The dentin-enamel junction (DEJ) in teeth provide a strong and tough interface that can withstand a long working life with little to no remodeling. However, the molecular composition and structure that leads to these remarkable mechanical properties are still poorly understood. Specifically, how proteins from the enamel matrix interact with dentin collagen fibrils to form a continuously mineralized tissue, needs to be addressed. The goal of this project is to advance our understanding of the nanoscale origin of the strength and toughness of the DEJ. We propose to define the role of collagen and amelogenin, the major proteins from dentin and enamel respectively, on the strength of DEJ through two specific aims. In the first aim we will test that amelogenin is not required for the extension of mineral crystals from dentin?s collagen, while preventing the cleavage of the full-length protein alters the structure of the DEJ. In the second aim we will demonstrate that mutations in dentin collagen can affect the formation and mechanical properties of the DEJ. Our first hypothesis is supported by the fact that the DEJ of amelogenin knock-out mice appears intact while mouse models lacking matrix metalloproteinase-20 (MMP-20), the main enzyme responsible for the cleavage of enamel proteins during enamel secretion, have a compromised DEJ and enamel delaminates from the dentin.

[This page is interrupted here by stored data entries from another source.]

$ cat src/hdl/lhm_pkg.sv
package lhm_pkg;

  localparam int TABLE_SIZE_DEF = 256;

  localparam int KEY_W  = 31;
  localparam int VAL_W  = 32;
  localparam int STS_W  = 3;
  localparam int SLOT_W = 8;

  // opcodes
  localparam logic [1:0] OP_INSERT = 2'd0;
  localparam logic [1:0] OP_SEARCH = 2'd1;
  localparam logic [1:0] OP_REMOVE = 2'd2;

  // slot marks
  localparam logic [1:0] MARK_EMPTY   = 2'd0;
  localparam logic [1:0] MARK_USED    = 2'd1;
  localparam logic [1:0] MARK_DELETED = 2'd2;

  // result status codes
  localparam logic [STS_W-1:0] ST_INSERTED = 3'd0;
  localparam logic [STS_W-1:0] ST_UPDATED  = 3'd1;
  localparam logic [STS_W-1:0] ST_FOUND    = 3'd2;
  localparam logic [STS_W-1:0] ST_MISSING  = 3'd3;
  localparam logic [STS_W-1:0] ST_REMOVED  = 3'd4;
  localparam logic [STS_W-1:0] ST_FULL     = 3'd5;

  typedef struct packed {
    logic [1:0]              opcode;
    logic [KEY_W-1:0]        key;
    logic signed [VAL_W-1:0] value;
  } req_t;

  typedef struct packed {
    logic [STS_W-1:0]        status;
    logic signed [VAL_W-1:0] found_value;
    logic [SLOT_W-1:0]       slot;
  } rsp_t;

  // controller to datapath
  typedef struct packed {
    logic accept;
    logic clear;
    logic load;
    logic probe;
    logic commit;
  } cmd_t;

  // datapath to controller
  typedef struct packed {
    logic clear_last;
    logic mod_done;
    logic hit;
    logic empty;
    logic lap_end;
  } sts_t;

endpackage

$ cat src/hdl/lhm_ctrl.sv
module lhm_ctrl (
  input  logic          clk,
  input  logic          rst,
  input  logic          req_valid,
  output logic          req_stall,
  output logic          rsp_valid,
  input  logic          rsp_stall,
  output lhm_pkg::cmd_t cmd,
  input  lhm_pkg::sts_t sts
);
  import lhm_pkg::*;

  typedef enum logic [4:0] {
    S_CLEAR = 5'b00001,
    S_IDLE  = 5'b00010,
    S_MOD   = 5'b00100,
    S_PROBE = 5'b01000,
    S_DONE  = 5'b10000
  } state_t;

  state_t state, state_next;
  logic   out_free;

  assign req_stall = (state != S_IDLE);
  assign out_free  = !rsp_valid || !rsp_stall;

  always_comb begin
    state_next = state;
    cmd        = '0;
    unique case (state)
      S_CLEAR: begin
        cmd.clear = 1'b1;
        if (sts.clear_last) state_next = S_IDLE;
      end
      S_IDLE: begin
        if (req_valid) begin
          cmd.accept = 1'b1;
          state_next = S_MOD;
        end
      end
      S_MOD: begin
        if (sts.mod_done) begin
          cmd.load   = 1'b1;
          state_next = S_PROBE;
        end
      end
      S_PROBE: begin
        cmd.probe = 1'b1;
        if (sts.hit || sts.empty || sts.lap_end) state_next = S_DONE;
      end
      S_DONE: begin
        // hold the outcome until the output register can take it
        if (out_free) begin
          cmd.commit = 1'b1;
          state_next = S_IDLE;
        end
      end
      default: state_next = S_CLEAR;
    endcase
  end

  always_ff @(posedge clk) begin
    if (rst) begin
      state     <= S_CLEAR;
      rsp_valid <= 1'b0;
    end else begin
      state <= state_next;
      if (cmd.commit) begin
        rsp_valid <= 1'b1;
      end else if (!rsp_stall) begin
        rsp_valid <= 1'b0;
      end
    end
  end

endmodule

$ cat config.mk
export PLATFORM = sky130hd
export DESIGN_NAME = lhm_ctrl
export DESIGN_NICKNAME = d
export VERILOG_FILES = /design/src/hdl/lhm_pkg.sv /design/src/hdl/lhm_ctrl.sv
export SDC_FILE = /design/constraint.sdc
export NUM_CORES = 1
export LEC_CHECK = 0
export BUFFER_PORTS_ARGS = -buffer_cell sky130_fd_sc_hd__buf_2
export CAP_MARGIN = 20
export CELL_PAD_IN_SITES_DETAIL_PLACEMENT = 1
export CELL_PAD_IN_SITES_GLOBAL_PLACEMENT = 1
export CORE_MARGIN = 5
export CORE_UTILIZATION = 32
export CTS_CLUSTER_SIZE = 8
export DETAILED_ROUTE_END_ITERATION = 6
export PLACE_DENSITY = 0.76
export SLEW_MARGIN = 20
export SYNTH_ARGS = -nofsm -noshare
export SYNTH_HDL_FRONTEND = slang
export SYNTH_SLANG_ARGS = --single-unit
$ cat constraint.sdc
create_clock -name clk -period 1.7 [get_ports clk]
set_input_delay 0.255 -clock clk [delete_from_list [all_inputs] [get_ports clk]]
set_output_delay 0.255 -clock clk [all_outputs]
set_load 0.005 [all_outputs]
=== After elaboration in Yosys (flattened, before gate mapping) ===
Index checks and enable logic that the tools add are counted.

* Flip-flop bits (word level): 6
* Bits of input ports: 9
* Output and inout port bits: 7

* Equal/unequal tests: 12
* Muxes and demuxes: 16
* Reductions and logical operators: 6

{| class="wikitable"
|+ Operators with widths
! operator !! number
|-
| 5-bit two-way mux || 5
|-
| 5-bit case mux with 5 select lines || 1
|-
| 1-bit two-way mux || 10
|-
| 2-bit != test (second input constant) || 5
|-
| 5-bit by 1-bit == test with 1-bit output (second input constant) || 1
|-
| 5-bit by 2-bit == test with 1-bit output (second input constant) || 1
|-
| 5-bit by 3-bit == test with 1-bit output (second input constant) || 1
|-
| 5-bit by 4-bit == test with 1-bit output (second input constant) || 1
|-
| 5-bit == test (second input constant) || 1
|-
| 5-bit by 2-bit != test with 1-bit output (second input constant) || 1
|-
| 5-bit AND reduction || 1
|-
| 1-bit logical OR || 3
|-
| 1-bit logical NOT || 2
|-
| 2-bit by 1-bit != test with 1-bit output (second input constant) || 1
|}

=== Logic depth before layout (Yosys ltp) ===
Gate-level depths: netlist (run 1).

* Word-level depth: 5
* Mapped depth: 6

=== Worst setup path after synthesis (run 1) ===
No wires, ideal clock.

* Path type: reg-to-output
* Start point: reg state[0]
* End point: out cmd[2] (netlist name)
* Data arrival time: 1.145 ns
* Data required time: 1.445 ns
* Slack: 0.300 ns
* Cell stages (with the launch flop): 5
* Cells stage by stage: dfxtp_1 -> clkbuf_8 -> or3_1 -> nor3b_1 -> and2_1

{| class="wikitable"
|+ RTL lines
! what !! line !! RTL
|-
| from (decl) || lhm_ctrl.sv:21 || <nowiki>state_t state, state_next;</nowiki>
|-
| from (signal assigned) || lhm_ctrl.sv:67 || <nowiki>state <= state_next;</nowiki>
|-
| to (decl) || lhm_ctrl.sv:8 || <nowiki>output lhm_pkg::cmd_t cmd,</nowiki>
|}

==> results of run 1 <==
-- worst max-delay path: stages, from the launching register on --
cell and delay [ns]:
dfxtp_4 0.34, or3_4 0.36, nor3b_2 0.19, and2_1 0.14, buf_2 0.10
-- cells in the mapped netlist --
master,instances
o21ai_0,2
inv_1,3
nand3_1,1
clkbuf_8,2
o22a_2,1
nand3b_1,3
dfxtp_1,6
buf_6,1
o41ai_1,1
a311o_1,1
a2111oi_2,1
nor3_2,1
o221a_1,1
a21oi_1,3
xor2_1,2
and4b_1,1
and2_1,1
nor2_1,6
or3_1,1
o32ai_1,1
nor3b_1,3
nand3_2,1
o211ai_1,1
nand2_1,2
nand2b_1,1
nor3_1,3
-- cell type report --
cell class	instances	area (um^2)	area share, %
clock buffer	3	22.5	3.96
inverter	3	11.3	1.98
multi-input combinational	38	268	47.1
sequential	6	128	22.5
tap	15	18.8	3.30
timing repair buffer	21	120	21.1
-- metal layers --
metal / vias up / wire (um) / share of wire (%) / GRT usage (%)
li1: 230 / - / - / -
met1: 216 / 523 / 41 / 15.2
met2: 5 / 718 / 57 / 22.3
met3: 2 / 9 / 0.71 / 1.17
met4: 0 / 15 / 1.2 / 10.2
met5: - / 0 / 0 / 0
-- cell families after synthesis --
logic type | count (synthesis) | synth area share [%]
xor gates and xnor gates | 2 | 4.09
buffers and inverters | 6 | 11.7
AOI/OAI and AO/OA | 12 | 22.5
and+or+nand+nor | 24 | 33.6
DFF | 6 | 28.1
-- worst min path at each step --
stage                    from  slack (ns)  cells past startpoint        end
floorplan                 rst        0.32                      1   state[1]
global placement    rsp_valid        0.48                      2  rsp_valid
detailed placement  rsp_valid        0.49                      2  rsp_valid
CTS                       rst        0.26                      2   state[1]
global route              rst        0.26                      2   state[1]
finish                    rst        0.27                      2   state[1]
-- state kept, by name, summed over array words and instances, names as in the netlist --
register	flops
state	5
rsp_valid	1
-- per-stage QoR --
stage | hold slack (ns) | area, um^2
final | 0.267 | 568
after global routing | 0.263 | 568
after CTS | 0.257 | 538
after detailed placement | 0.494 | 490
after global placement | 0.485 | 490
after floorplan | 0.324 | 428
-- where the power goes --
group          internal [mW]  switching [mW]  total (mW)
Combinational         0.0867          0.0964       0.183
Sequential             0.155          0.0120       0.167
Clock                 0.0793          0.0429       0.122
Total                  0.321           0.151       0.473
-- what timing repair did --
item,4_1_cts,5_1_grt
pin swaps,1,2
cloned,0,0
setup endpoints to repair,1,1
setup buffers,2,3
gates resized for setup,4,2
-- layout by cell type, fill, tap and decap left out --
cell and count:
nor3b_2 1, nand3_1 1, nand2_1 2, a21oi_1 3, nor3_2 1, dfxtp_4 2, nor3_1 3, inv_1 3
clkbuf_4 3, dfxtp_1 4, o221a_1 1, or3_4 1, buf_2 15, nor3b_1 2, nand3b_1 3, buf_4 6
nand3_2 1, and2_1 1, a311o_1 1, o32ai_1 1, o22a_2 1, o41ai_1 1, xor2_1 2, and4b_1 1
o21ai_0 2, o211ai_1 1, nor2_1 6, a2111oi_2 1, nand2b_1 1
==> results.md, run 1 <==
- Status: completed
- # Max-Cap Violations: 0
- First-pass DRT Iterations: 2
- Relative slew slack: 76.4%
- Post-CTS Hold Buffers: 0
- Arrival @ worst endpoint: 1.37 ns
- Routed WL: 1.27 mm
- Post-route ant nets: 0
- CP Max Fanout: 3
- Setup crit start kind: register
- Top cells by area, synth: dfxtp_1 28%, clkbuf_8 6.4%, nand3b_1 5.3%
- Final Util: 44.2%
- I/O Buffers: 15
- Hpwl dp: 970 um
- Reg2reg end: state[1]
- Global-route wire length before repair: 2.04 mm
- Crit path time final: 1.63 ns
- Hold Fails Final Rpt: 0
- Actual slew at the worst max-slew pin: 0.350 ns
- Die ar.: 2170 um^2
- Crit path to: cmd[2]
- Clock sinks: 6
- Yosys top cell by area: dfxtp_1
- Reg2reg path depth: 5
- Vias: 453
- R2r setup slk: 0.20 ns
- Worst reg2reg path startpoint: state[1]
- Clock slew at reported path FFs: 0.04 ns
- Ys Warns: 0
- Vias in the first global route: 484
- Post-synthesis average cell area: 8.56 um^2
- Placed Cells: 78
- Starting Density: 33.3%
- Gpl congestion: 0.714
- Cell Pwr Density: 832 nW/um^2
- Core area: 1280 um^2
- Via density: 5.27
- Longest Clk Path Bufs: 2
- Htree depth: 1
- Final slew viol count: 0
- CTS Buf Count: 3
- Hold WC Path Type: primary input to register
- Setup CP Type: register to output pin
- Clk_skew: 0.00205 ns
- Post-synthesis cell count: 50
- Die height: 46.6 um
- Antenna violations before repair: 0
- I/O Pins: 16
- # diodes: 0
- CTS Root Cell: clkbuf_4
- Post-route setup TNS: 0 ns
- Netlist Area Pre-Place: 428 um^2
- Worst Setup SP: state[1]
- Post-Syn Nets: 59
- Area grow syn2layout: 32.7%
- RSZ-0062 raised after global routing: false
- Synthesized flop and latch total: 6
- Yosys cell types: 26
- Tcrit/Tclk final: 95.8%
- Share of the synthesized area in the top cell type: 28.1%
- Total GRT Usage: 13.3%
- Seq/Total Area, Yosys: 28.1%
- GR Overflow Total: 0
- DR DRC count: 0
- Die Width: 46.6 um
- Finished Layout Cells: 86
- Fill cell total of the finished layout: 167
- Worst Slack Setup Final: 0.0722 ns
- Number of DRC markers in iteration 0: 2
- Share of cells above drive strength 1: 45.1%
- Setup WS pre-CTS: 0.0955 ns
- Critical Path RT: 1.44 ns
- Max VDD drop: 441 uV
- Crit. End Element: output pin
- Final Power: 0.473 mW
- Setup-failing EPs final: 0
- Worst-Skew Late Latency: 0.23 ns
- CTS tree: yes
- Routed wire per std cell: 14.7 um
- Fmax: 0.614 GHz
- Final nets: 82
- Static Leakage: 0.256 nW
- Largest net degree at the start of global routing: 12
- Row Count: 13
Note: power is estimated with default switching activity, not from simulation.
==> inputs of run 2 (changes only) <==
--- a/config.mk
+++ b/config.mk
@@ -6,7 +6,7 @@
 export NUM_CORES = 1
 export LEC_CHECK = 0
 export BUFFER_PORTS_ARGS = -buffer_cell sky130_fd_sc_hd__buf_2
-export CAP_MARGIN = 20
+export CAP_MARGIN = 15
 export CELL_PAD_IN_SITES_DETAIL_PLACEMENT = 1
 export CELL_PAD_IN_SITES_GLOBAL_PLACEMENT = 1
 export CORE_MARGIN = 5
==> constraint.sdc (replaced) <==
create_clock -name clk -period 1.55 [get_ports clk]
set_input_delay 0.2325 -clock clk [delete_from_list [all_inputs] [get_ports clk]]
set_output_delay 0.2325 -clock clk [all_outputs]
set_load 0.005 [all_outputs]
==> run 2 against run 1 <==
Critical endpoint unchanged; critical path type unchanged; highest routed layer unchanged; the flow now finishes with violations (negative setup slack); clock power up 14%; flip-flop and latch count unchanged; core utilization up 5.3 points; hold slack worse by 0.022 ns.
==> results.md, run 2 (synthesis results as in run 1) <==
- Critical Path RT: 1.32 ns
- CTS Root Cell: clkbuf_4
- FF+latch area: 134 um^2
- Global-route wire length before repair: 2.10 mm
- Worst-path cell chain: or3_4 > nor3b_4 > and2_1 > buf_2
- Hold Fails Final Rpt: 0
- Area grow syn2layout: 48.5%
- CTS tree: yes
- Via density: 5.19
- Area occupied by multi-input gates: 292 um^2
- Max reg flops: 5
- Starting Density: 33.3%
- # Max-Cap Violations: 0
- Fmax: 0.609 GHz
- I/O Buffers: 15
- Worst Setup SP: state[1]
- Arrival @ worst endpoint: 1.41 ns
- Setup WS pre-CTS: -0.0573 ns
- Longest Clk Path Bufs: 2
- Worst hold slack: 0.245 ns
- Hold WC Path Type: primary input to register
- Post-route ant nets: 0
- Final nets: 87
- Commonest cells after routing, fill and taps aside: 15 x buf_2, 11 x buf_4
- Die Width: 46.6 um
- Actual slew at the worst max-slew pin: 0.378 ns
- Vias: 472
- Reg with most FFs: state
- Crit. End Element: output pin
- Routed WL: 1.41 mm
- Clock slew at reported path FFs: 0.04 ns
- DR DRC count: 0
- Tcrit/Tclk final: 106%
- Die ar.: 2170 um^2
- Status: finished with violations
- Worst Slack Setup Final: -0.0930 ns
- Finished Layout Cells: 91
- Share of cells above drive strength 1: 57.9%
- Hold Path Origin: rst
- CP Max Fanout: 3
- Final Util: 49.5%
- Core area: 1280 um^2
- I/O Pins: 16
- Clock sinks: 6
- Max VDD drop: 512 uV
- Number of DRC markers in iteration 0: 4
- Row Count: 13
- Cell Pwr Density: 873 nW/um^2
- Setup CP Type: register to output pin
- Relative slew slack: 74.4%
- Setup-failing EPs final: 2
- CTS Buf Count: 3
- # diodes: 0
- First-pass DRT Iterations: 4
- Crit path time final: 1.64 ns
- Antenna violations before repair: 0
- Most common cell after layout, fill and taps aside: buf_2
- Static Leakage: 0.283 nW
- Top Registers: state (5), rsp_valid (1)
- Placed Cells: 84
- Worst-Skew Late Latency: 0.24 ns
- Failing checks: negative setup slack
- Setup crit start kind: register
- RSZ-0062 raised after global routing: true
- Total GRT Usage: 14.1%
- Die height: 46.6 um
- Vias in the first global route: 456
- Critical path's slowest cell: or3_4
- Routed wire per std cell: 15.5 um
- Final slew viol count: 0
- Hpwl dp: 975 um
- Slowest Stage Delay on Critical Path: 0.37 ns
- Worst reg2reg path startpoint: state[1]
- Fill cell total of the finished layout: 161
- Htree depth: 1
- Gpl congestion: 0.742
- GR Overflow Total: 0
- Largest net degree at the start of global routing: 10
- Clk_skew: 0.00151 ns
- Post-route setup TNS: -0.100 ns
==> run 2: changes by cell type in the layout (fill, tap and decap cells not counted) <==
cell / delta
nor3b_2: -1
dfxtp_2: +2
nor3b_4: +1
nand3_2: +1
nor2_1: -3
dfxtp_1: -3
buf_4: +5
nand3_1: -1
nor2_2: +2
dfxtp_4: +1
nor2_4: +1
==> run 2: worst paths after layout <==
path	end	slack, ns	cells after the start
worst max-delay path	cmd[2]	-0.09	4
worst min-delay path	state[1]	0.25	2
worst max register to register	state[1]	0.06	5
worst min register to register	rsp_valid	0.52	2
==> run 2: critical path: cells and delay by family (launching register included) <==
| family | cells | cell delay (ns) |
|---|---|---|
| DFF | 1 | 0.35 |
| and+or+nand+nor | 3 | 0.71 |
| buffers and inverters | 1 | 0.10 |
==> run 2: report_power, final <==
part,switching (mW),internal [mW],leakage (nW)
Combinational,0.113,0.115,0.218
Sequential,0.0176,0.170,0.0513
Clock,0.0515,0.0873,0.0138
==> run 2: area by class of cell <==
type / instances / area share (%)
clock buffer: 3 / 3.54
inverter: 3 / 1.77
multi-input combinational: 38 / 45.9
sequential: 6 / 21.1
tap: 15 / 2.95
timing repair buffer: 26 / 24.8
==> run 2: timing repair <==
action / CTS / global route
pin swaps: 2 / 3
endpoints found under the setup margin: 2 / 6
cloned: 0 / 0
resized for setup: 6 / 10
hold buffers: 0 / 0
setup buffers: 2 / 2
==> run 2: metrics by stage <==
step                      total power, mW  instance area, um^2
after floorplan                     0.327                  428
after detailed placement            0.384                  536
after CTS                           0.550                  589
final                               0.555                  636
after global routing                0.592                  636
after global placement              0.381                  536
==> run 2: routing by layer <==
metal	GRT usage, %	up-vias	routed length (um)	share of wire, %
li1	-	239	-	-
met5	0	-	0	0
met2	23.4	3	776	55
met3	1.56	2	13	0.92
met4	9.66	0	8	0.57
met1	16.6	228	609	43
==> inputs of run 3 (changes only) <==
--- a/config.mk
+++ b/config.mk
@@ -9,11 +9,12 @@
 export CAP_MARGIN = 15
 export CELL_PAD_IN_SITES_DETAIL_PLACEMENT = 1
 export CELL_PAD_IN_SITES_GLOBAL_PLACEMENT = 1
-export CORE_MARGIN = 5
-export CORE_UTILIZATION = 32
+export CORE_AREA = 5 5 42 44
 export CTS_CLUSTER_SIZE = 8
 export DETAILED_ROUTE_END_ITERATION = 6
+export DIE_AREA = 0 0 47 49
 export PLACE_DENSITY = 0.76
+export SETUP_SLACK_MARGIN = 0.4
 export SLEW_MARGIN = 20
 export SYNTH_ARGS = -nofsm -noshare
 export SYNTH_HDL_FRONTEND = slang
==> constraint.sdc (replaced) <==
create_clock -name clk -period 1.94 [get_ports clk]
set_input_delay 0.291 -clock clk [delete_from_list [all_inputs] [get_ports clk]]
set_output_delay 0.291 -clock clk [all_outputs]
set_load 0.005 [all_outputs]
==> run 3 against run 2 <==
Setup slack better by 0.27 ns; register-to-register slack better by 0.23 ns; critical path depth unchanged; flip-flop and latch count did not move; first-iteration DRC count increased to 3.8 times the previous value; sequential share of layout area down 3.2 points; non-clock buffer count up 5; hold slack better by 0.036 ns; critical endpoint unchanged; the flow now finishes without violations; clock skew grew 0.00096 ns.
==> results.md, run 3 (synthesis results as in run 1) <==
- Area grow syn2layout: 74.9%
- Hold Fails Final Rpt: 0
- GR Overflow Total: 0
- Htree depth: 1
- Post-route ant nets: 0
- Routed wire per std cell: 20.7 um
- Largest net degree at the start of global routing: 11
- Relative slew slack: 79.2%
- Clk pwr share: 27.3%
- Reg with most FFs: state
- Crit path time final: 1.77 ns
- Worst reg2reg path startpoint: state[4]
- Commonest cells after routing, fill and taps aside: 15 x buf_2, 14 x buf_4
- Reg2reg end: state[1]
- Top Registers: state (5), rsp_valid (1)
- Max VDD drop: 388 uV
- Crit. End Element: output pin
- Clock sinks: 6
- Static Leakage: 0.327 nW
- Share of cells above drive strength 1: 69.1%
- Gpl congestion: 0.837
- Row Count: 14
- Setup-failing EPs final: 0
- Number of DRC markers in iteration 0: 15
- Global-route wire length before repair: 2.57 mm
- DR DRC count: 0
- CTS Buf Count: 3
- Die ar.: 2300 um^2
- I/O Buffers: 15
- Clock slew at reported path FFs: 0.06 ns
- Via density: 5.60
- Final slew viol count: 0
- Starting Density: 30.5%
- I/O Pins: 16
- First-pass DRT Iterations: 4
- Reg2reg path depth: 6
- Setup CP Type: register to output pin
- # Max-Cap Violations: 0
- Antenna violations before repair: 0
- Hpwl dp: 860 um
- Vias in the first global route: 560
- Status: completed
- Tcrit/Tclk final: 91.1%
- Slowest Stage Delay on Critical Path: 0.39 ns
- Longest Clk Path Bufs: 2
- Setup crit start kind: register
- Die height: 49 um
- CTS tree: yes
- Die Width: 47 um
- Sequential share of power: 28.8%
- # diodes: 0
- Worst Setup SP: state[0]
- Routed WL: 2.01 mm
- Critical Path RT: 1.65 ns
- Final nets: 92
- Worst-Skew Late Latency: 0.27 ns
- CP Max Fanout: 2
- Most common cell after layout, fill and taps aside: buf_2
- Core area: 1400 um^2
- Crit path to: cmd[2]
- Cell Pwr Density: 690 nW/um^2
- Hold WC Path Type: primary input to register
- Final Util: 53.4%
- Actual slew at the worst max-slew pin: 0.310 ns
- Internal power: 0.317 mW
- Net switching power: 0.199 mW
- Clk_skew: 0.00246 ns
- Arrival @ worst endpoint: 1.48 ns
- RSZ-0062 raised after global routing: true
- Combinational Power Share: 43.9%
- Sw Share: 38.5%
- Max reg flops: 5
- Post-CTS Hold Buffers: 0
- R2r setup slk: 0.29 ns
- Total GRT Usage: 15.8%
- Post-route setup TNS: 0 ns
- Worst-path cell chain: or3_4 > nor3b_4 > and2_1 > buf_2
- Vias: 543
- CTS Root Cell: clkbuf_4
- Fmax: 0.566 GHz
- Critical path's slowest cell: or3_4
[run 3: routing by layer]
metal | part of all wire [%] | vias up | track usage, %
met2 | 52 | 18 | 26.0
met5 | 0 | - | 0
li1 | - | 250 | -
met4 | 3.8 | 0 | 10.1
met3 | 4.5 | 6 | 3.32
met1 | 39 | 269 | 17.2
[run 3: critical path, delay by kind of cell, from the launching register on]
kind / cells / cell delay, ns
AND/OR/NAND/NOR: 3 / 0.74
buffers and inverters: 1 / 0.12
flip-flops: 1 / 0.34
[run 3: worst min-delay path by stage]
stage	from	endpoint	depth (start not counted)
after floorplan	rst	state[1]	1
after global placement	rsp_valid	rsp_valid	2
after detailed placement	rsp_valid	rsp_valid	2
after CTS	rst	state[1]	2
after global routing	rst	state[3]	2
final	rst	state[1]	2
[run 3: what timing repair did]
action                     in CTS  in global routing
setup endpoints to repair       2                  9
pin swaps                       3                 10
resized for setup              11                 21
setup buffers                   8                  8
[run 3: through the flow]
| step | power (mW) | hold slack, ns | std cells | area (um^2) | setup WS [ns] |
|---|---|---|---|---|---|
| after floorplan | 0.261 | 0.360 | 50 | 428 | 0.504 |
| after global placement | 0.279 | 0.482 | 78 | 484 | 0.317 |
| after detailed placement | 0.279 | 0.491 | 78 | 484 | 0.317 |
| after CTS | 0.435 | 0.274 | 89 | 603 | 0.201 |
| after global routing | 0.548 | 0.300 | 97 | 748 | 0.120 |
| final | 0.516 | 0.281 | 97 | 748 | 0.172 |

In our second aim, we will explore how mutation of type I collagen in mouse models of dentinogenesis imperfecta alter the DEJ. We will test these hypotheses by using high-resolution electron microscopy and immunohistochemistry techniques to characterize in situ the morphology of DEJ as well as the organic matrix composition in wild type and mutant mice. Similarly, we will explore the organic matrix nanostructure in relation to mineral organization and crystallinity. We will also assess the impact of collagen mutation on its affinity to enamel proteins in vitro. Finally, we will quantify the impact of mutations on the strength and toughness of the DEJ using innovative atomic force microscopy characterization. Taken together, the results of this project will significantly improve our understanding of the DEJ and on the mechanisms leading to its incredible mechanical behavior.

Public Health Relevance

This project addresses several questions regarding the composition and nanostructure of the Dentin- Enamel Junction (DEJ) in teeth and its impact on the strength of the interface. A better characterization of the DEJ is fundamental for the design of biomimetic interfaces that are durable and resistant to dynamic loading and fatigue to advance treatment strategies to prevent failure of the DEJ, and to develop adhesives with superior bonding capabilities between dentin and enamel. This study will clarify the role of enamel protein at the dentin-enamel junction, including their interaction with dentin collagen and how they organize in a three-dimensional matrix to support mineralization.

National Institute of Health (NIH)
National Institute of Dental & Craniofacial Research (NIDCR)
Small Research Grants (R03)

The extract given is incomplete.